Un mois après la fin des négociations commerciales, Coop de France dresse à son tour un bilan amer. « Faisant suite aux remontées transmises par les coopératives agricoles sur leur déroulement, le bilan est sans appel : malgré la loi et les déclarations récentes, la guerre des prix continue », regrette vivement l’union des coopératives.

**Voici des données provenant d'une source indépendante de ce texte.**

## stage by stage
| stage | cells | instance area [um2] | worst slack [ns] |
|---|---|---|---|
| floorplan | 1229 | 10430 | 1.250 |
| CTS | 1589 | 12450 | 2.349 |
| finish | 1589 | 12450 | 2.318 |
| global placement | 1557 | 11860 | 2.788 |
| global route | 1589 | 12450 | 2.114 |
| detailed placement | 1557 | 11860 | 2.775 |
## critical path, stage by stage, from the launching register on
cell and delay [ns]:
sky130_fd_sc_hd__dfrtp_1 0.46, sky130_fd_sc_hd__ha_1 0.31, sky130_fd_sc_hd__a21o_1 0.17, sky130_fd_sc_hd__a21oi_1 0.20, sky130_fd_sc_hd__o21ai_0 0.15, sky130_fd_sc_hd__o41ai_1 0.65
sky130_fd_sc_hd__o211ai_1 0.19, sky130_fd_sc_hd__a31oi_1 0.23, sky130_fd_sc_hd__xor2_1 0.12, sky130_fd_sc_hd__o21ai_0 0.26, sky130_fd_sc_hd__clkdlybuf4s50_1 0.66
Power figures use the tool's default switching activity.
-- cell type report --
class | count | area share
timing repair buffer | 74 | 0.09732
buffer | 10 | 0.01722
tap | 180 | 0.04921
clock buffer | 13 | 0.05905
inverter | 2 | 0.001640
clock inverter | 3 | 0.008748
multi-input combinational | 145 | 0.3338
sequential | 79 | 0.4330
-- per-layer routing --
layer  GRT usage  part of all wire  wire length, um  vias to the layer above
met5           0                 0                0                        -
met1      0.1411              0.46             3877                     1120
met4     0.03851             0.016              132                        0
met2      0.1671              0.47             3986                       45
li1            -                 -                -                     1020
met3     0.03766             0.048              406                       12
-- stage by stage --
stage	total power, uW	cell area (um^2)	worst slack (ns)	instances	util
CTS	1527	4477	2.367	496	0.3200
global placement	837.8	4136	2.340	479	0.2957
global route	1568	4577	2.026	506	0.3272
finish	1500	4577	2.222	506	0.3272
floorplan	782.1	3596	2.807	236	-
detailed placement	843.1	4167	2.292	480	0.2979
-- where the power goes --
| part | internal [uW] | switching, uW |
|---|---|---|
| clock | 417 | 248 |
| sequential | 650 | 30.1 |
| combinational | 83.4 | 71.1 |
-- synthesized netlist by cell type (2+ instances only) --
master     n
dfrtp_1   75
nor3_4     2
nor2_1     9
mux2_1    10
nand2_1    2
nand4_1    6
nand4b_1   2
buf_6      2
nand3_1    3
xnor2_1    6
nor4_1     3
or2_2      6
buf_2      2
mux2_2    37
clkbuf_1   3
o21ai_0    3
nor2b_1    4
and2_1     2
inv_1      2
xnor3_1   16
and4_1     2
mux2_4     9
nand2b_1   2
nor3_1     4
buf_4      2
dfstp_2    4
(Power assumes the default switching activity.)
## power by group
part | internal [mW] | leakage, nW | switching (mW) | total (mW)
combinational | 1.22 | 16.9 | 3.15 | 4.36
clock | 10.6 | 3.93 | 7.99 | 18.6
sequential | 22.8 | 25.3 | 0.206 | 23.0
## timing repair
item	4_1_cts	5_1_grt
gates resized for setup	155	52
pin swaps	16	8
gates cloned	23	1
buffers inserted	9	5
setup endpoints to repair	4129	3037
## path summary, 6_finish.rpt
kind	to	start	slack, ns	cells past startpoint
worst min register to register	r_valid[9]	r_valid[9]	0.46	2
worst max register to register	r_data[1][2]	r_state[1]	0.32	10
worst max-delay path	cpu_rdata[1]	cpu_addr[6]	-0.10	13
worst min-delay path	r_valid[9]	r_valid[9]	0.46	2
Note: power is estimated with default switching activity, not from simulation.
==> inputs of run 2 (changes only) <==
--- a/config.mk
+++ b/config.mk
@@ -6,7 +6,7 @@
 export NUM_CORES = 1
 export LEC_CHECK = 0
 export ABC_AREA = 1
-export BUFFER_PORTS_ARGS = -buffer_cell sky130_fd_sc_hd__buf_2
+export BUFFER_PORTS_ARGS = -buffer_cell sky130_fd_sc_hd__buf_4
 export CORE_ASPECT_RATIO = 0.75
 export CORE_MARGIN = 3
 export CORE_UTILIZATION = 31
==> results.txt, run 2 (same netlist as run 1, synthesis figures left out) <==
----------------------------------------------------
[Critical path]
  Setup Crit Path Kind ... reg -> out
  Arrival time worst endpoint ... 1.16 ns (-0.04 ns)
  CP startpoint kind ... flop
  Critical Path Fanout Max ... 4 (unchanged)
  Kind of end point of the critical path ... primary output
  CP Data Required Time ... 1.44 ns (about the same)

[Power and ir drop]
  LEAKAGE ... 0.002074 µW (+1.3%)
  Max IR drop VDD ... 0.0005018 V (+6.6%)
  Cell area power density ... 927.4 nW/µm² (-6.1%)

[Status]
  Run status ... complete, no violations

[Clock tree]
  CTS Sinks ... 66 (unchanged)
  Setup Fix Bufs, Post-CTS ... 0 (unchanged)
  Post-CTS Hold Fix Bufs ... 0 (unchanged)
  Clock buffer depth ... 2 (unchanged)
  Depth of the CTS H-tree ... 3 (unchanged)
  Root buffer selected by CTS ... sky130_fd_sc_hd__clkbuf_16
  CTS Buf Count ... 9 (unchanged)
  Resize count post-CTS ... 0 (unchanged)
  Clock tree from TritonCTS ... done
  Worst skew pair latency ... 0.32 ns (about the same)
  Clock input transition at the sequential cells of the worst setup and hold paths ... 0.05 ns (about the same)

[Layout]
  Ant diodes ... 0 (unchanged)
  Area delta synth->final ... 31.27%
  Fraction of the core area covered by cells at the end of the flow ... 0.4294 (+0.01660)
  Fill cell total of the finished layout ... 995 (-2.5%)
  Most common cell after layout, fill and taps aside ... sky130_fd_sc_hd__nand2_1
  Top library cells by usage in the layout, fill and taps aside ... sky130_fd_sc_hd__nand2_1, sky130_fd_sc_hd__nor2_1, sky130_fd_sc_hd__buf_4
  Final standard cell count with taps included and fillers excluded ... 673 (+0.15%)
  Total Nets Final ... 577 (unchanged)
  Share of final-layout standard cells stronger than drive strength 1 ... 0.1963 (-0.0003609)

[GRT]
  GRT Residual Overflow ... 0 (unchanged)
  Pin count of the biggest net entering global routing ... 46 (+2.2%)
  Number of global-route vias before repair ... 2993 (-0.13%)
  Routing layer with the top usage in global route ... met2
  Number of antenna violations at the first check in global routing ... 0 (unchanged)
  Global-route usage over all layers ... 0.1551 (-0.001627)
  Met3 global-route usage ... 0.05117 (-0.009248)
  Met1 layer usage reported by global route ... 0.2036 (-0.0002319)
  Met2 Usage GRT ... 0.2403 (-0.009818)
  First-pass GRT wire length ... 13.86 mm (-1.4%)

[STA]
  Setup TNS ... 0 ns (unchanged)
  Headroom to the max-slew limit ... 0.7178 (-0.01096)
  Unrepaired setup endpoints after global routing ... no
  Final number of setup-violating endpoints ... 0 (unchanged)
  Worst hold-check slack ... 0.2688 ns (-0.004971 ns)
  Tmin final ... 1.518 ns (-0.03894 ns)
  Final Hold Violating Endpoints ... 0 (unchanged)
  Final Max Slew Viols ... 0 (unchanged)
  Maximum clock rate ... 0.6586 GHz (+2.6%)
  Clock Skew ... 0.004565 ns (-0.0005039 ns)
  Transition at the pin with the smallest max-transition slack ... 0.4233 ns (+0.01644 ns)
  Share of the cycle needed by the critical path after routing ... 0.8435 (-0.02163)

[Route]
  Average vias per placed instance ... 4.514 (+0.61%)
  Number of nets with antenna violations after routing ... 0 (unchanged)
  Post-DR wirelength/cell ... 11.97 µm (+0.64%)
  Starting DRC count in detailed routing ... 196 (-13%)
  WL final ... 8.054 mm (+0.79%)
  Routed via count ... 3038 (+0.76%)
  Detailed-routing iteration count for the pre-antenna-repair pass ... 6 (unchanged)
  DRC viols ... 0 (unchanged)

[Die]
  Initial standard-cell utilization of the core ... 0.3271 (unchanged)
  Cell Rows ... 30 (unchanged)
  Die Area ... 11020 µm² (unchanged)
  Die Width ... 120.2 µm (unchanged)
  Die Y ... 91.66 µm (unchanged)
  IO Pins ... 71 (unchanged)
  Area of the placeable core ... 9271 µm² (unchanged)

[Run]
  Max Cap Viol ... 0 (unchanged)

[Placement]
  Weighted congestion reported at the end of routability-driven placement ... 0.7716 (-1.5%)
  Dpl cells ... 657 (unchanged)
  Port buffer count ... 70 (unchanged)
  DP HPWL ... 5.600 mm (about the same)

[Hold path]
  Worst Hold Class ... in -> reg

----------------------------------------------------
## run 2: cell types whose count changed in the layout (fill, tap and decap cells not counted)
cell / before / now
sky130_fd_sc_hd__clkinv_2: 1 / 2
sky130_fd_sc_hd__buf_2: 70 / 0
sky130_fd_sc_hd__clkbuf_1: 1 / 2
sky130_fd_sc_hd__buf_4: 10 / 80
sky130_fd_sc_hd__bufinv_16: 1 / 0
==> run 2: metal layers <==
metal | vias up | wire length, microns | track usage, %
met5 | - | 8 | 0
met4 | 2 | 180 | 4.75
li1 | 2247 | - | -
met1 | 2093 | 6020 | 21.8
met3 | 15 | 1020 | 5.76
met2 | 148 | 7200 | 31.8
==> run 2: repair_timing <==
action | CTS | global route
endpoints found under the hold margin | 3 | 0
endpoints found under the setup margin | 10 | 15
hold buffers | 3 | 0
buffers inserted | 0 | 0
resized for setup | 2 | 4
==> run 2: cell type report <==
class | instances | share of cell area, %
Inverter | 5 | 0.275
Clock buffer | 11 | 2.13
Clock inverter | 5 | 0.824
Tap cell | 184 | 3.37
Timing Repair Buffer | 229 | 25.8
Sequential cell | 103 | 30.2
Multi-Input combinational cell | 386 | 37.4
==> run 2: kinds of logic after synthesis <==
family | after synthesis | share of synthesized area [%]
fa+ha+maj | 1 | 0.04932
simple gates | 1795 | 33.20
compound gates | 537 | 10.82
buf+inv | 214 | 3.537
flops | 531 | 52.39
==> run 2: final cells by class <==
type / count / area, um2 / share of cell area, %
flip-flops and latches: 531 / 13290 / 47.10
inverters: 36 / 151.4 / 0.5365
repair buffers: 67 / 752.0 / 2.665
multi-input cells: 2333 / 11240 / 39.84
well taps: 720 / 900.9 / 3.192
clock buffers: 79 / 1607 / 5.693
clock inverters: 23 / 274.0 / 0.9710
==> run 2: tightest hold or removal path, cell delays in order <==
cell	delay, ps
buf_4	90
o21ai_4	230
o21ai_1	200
module mul_div_seq #(
    parameter int ITER = 32
) (
    input  logic        clk,
    input  logic        rst_n,
    input  logic        start,
    input  logic        op,
    input  logic [31:0] a,
    input  logic [31:0] b,
    output logic [31:0] hi,
    output logic [31:0] lo,
    output logic        busy,
    output logic        done,
    output logic        dz
);
    localparam int CW = $clog2(ITER);
    localparam logic [CW-1:0] LAST = CW'(ITER - 1);

    typedef enum logic [1:0] {
        S_IDLE = 2'd0,
        S_RUN  = 2'd1,
        S_FIN  = 2'd2
    } state_t;

    state_t          state, state_nxt;
    logic            op_q;
    logic [31:0]     b_q;
    logic [CW-1:0]   cnt;

    logic            div0;
    logic            t;
    logic [31:0]     rem_sh;
    logic [31:0]     add_a, add_b, sum;
    logic            co;
    logic            div_ok;

    assign div0   = op & (b == 32'd0);
    assign t      = hi[31];
    assign rem_sh = {hi[30:0], lo[31]};
    assign add_a  = op_q ? rem_sh : hi;
    assign add_b  = op_q ? b_q : (lo[0] ? b_q : 32'd0);
    assign div_ok = t | co;

    rc_add_sub_32 u_add (
        .a   (add_a),
        .b   (add_b),
        .sna (op_q),
        .sum (sum),
        .co  (co)
    );

    always_ff @(posedge clk or negedge rst_n) begin
        if (!rst_n) state <= S_IDLE;
        else        state <= state_nxt;
    end

    always_comb begin
        state_nxt = state;
        busy      = 1'b0;
        done      = 1'b0;
        case (state)
            S_IDLE: if (start) state_nxt = S_RUN;
            S_RUN: begin
                busy = 1'b1;
                if (cnt == LAST) state_nxt = S_FIN;
            end
            S_FIN: begin
                busy      = 1'b1;
                done      = 1'b1;
                state_nxt = S_IDLE;
            end
            default: state_nxt = S_IDLE;
        endcase
    end

    // Divide-by-zero enters RUN on its final count with the datapath frozen,
    // so its result appears one edge after acceptance.
    always_ff @(posedge clk or negedge rst_n) begin
        if (!rst_n) begin
            hi   <= '0;
            lo   <= '0;
            dz   <= 1'b0;
            op_q <= 1'b0;
            b_q  <= '0;
            cnt  <= '0;
        end else begin
            case (state)
                S_IDLE: begin
                    if (start) begin
                        op_q <= op;
                        b_q  <= b;
                        if (div0) begin
                            hi  <= a;
                            lo  <= '1;
                            dz  <= 1'b1;
                            cnt <= LAST;
                        end else begin
                            hi  <= '0;
                            lo  <= a;
                            dz  <= 1'b0;
                            cnt <= '0;
                        end
                    end
                end
                S_RUN: begin
                    cnt <= cnt + 1'b1;
                    if (!dz) begin
                        if (!op_q) begin
                            hi <= {co, sum[31:1]};
                            lo <= {sum[0], lo[31:1]};
                        end else if (div_ok) begin
                            hi <= sum;
                            lo <= {lo[30:0], 1'b1};
                        end else begin
                            hi <= rem_sh;
                            lo <= {lo[30:0], 1'b0};
                        end
                    end
                end
                default: ;
            endcase
        end
    end
endmodule

`default_nettype wire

Des baisses sur les marques de distributeur

Sur la base des informations remontées par les coopératives qui participent aux négociations commerciales, Coop de France retient que :

  • Les distributeurs demandent des baisses de prix sur les marques de distributeur (MDD), dont les négociations sont toujours en cours, pour compenser les hausses sur les grandes marques ;
  • Les règles d’encadrement des promotions sont souvent « contournées » ;
  • Deux coopératives interrogées sur trois ont été davantage sollicitées pour attribuer des budgets destinés à financer des opérations en magasins.

Alors que l’ordonnance sur les prix abusivement bas devrait être publiée en avril, Dominique Chargé, président de Coop de France, s’inquiète de « l’insécurité juridique » liée à l’application de cette dernière, estimant que cette ordonnance « renforce le risque économique » pour les coopératives.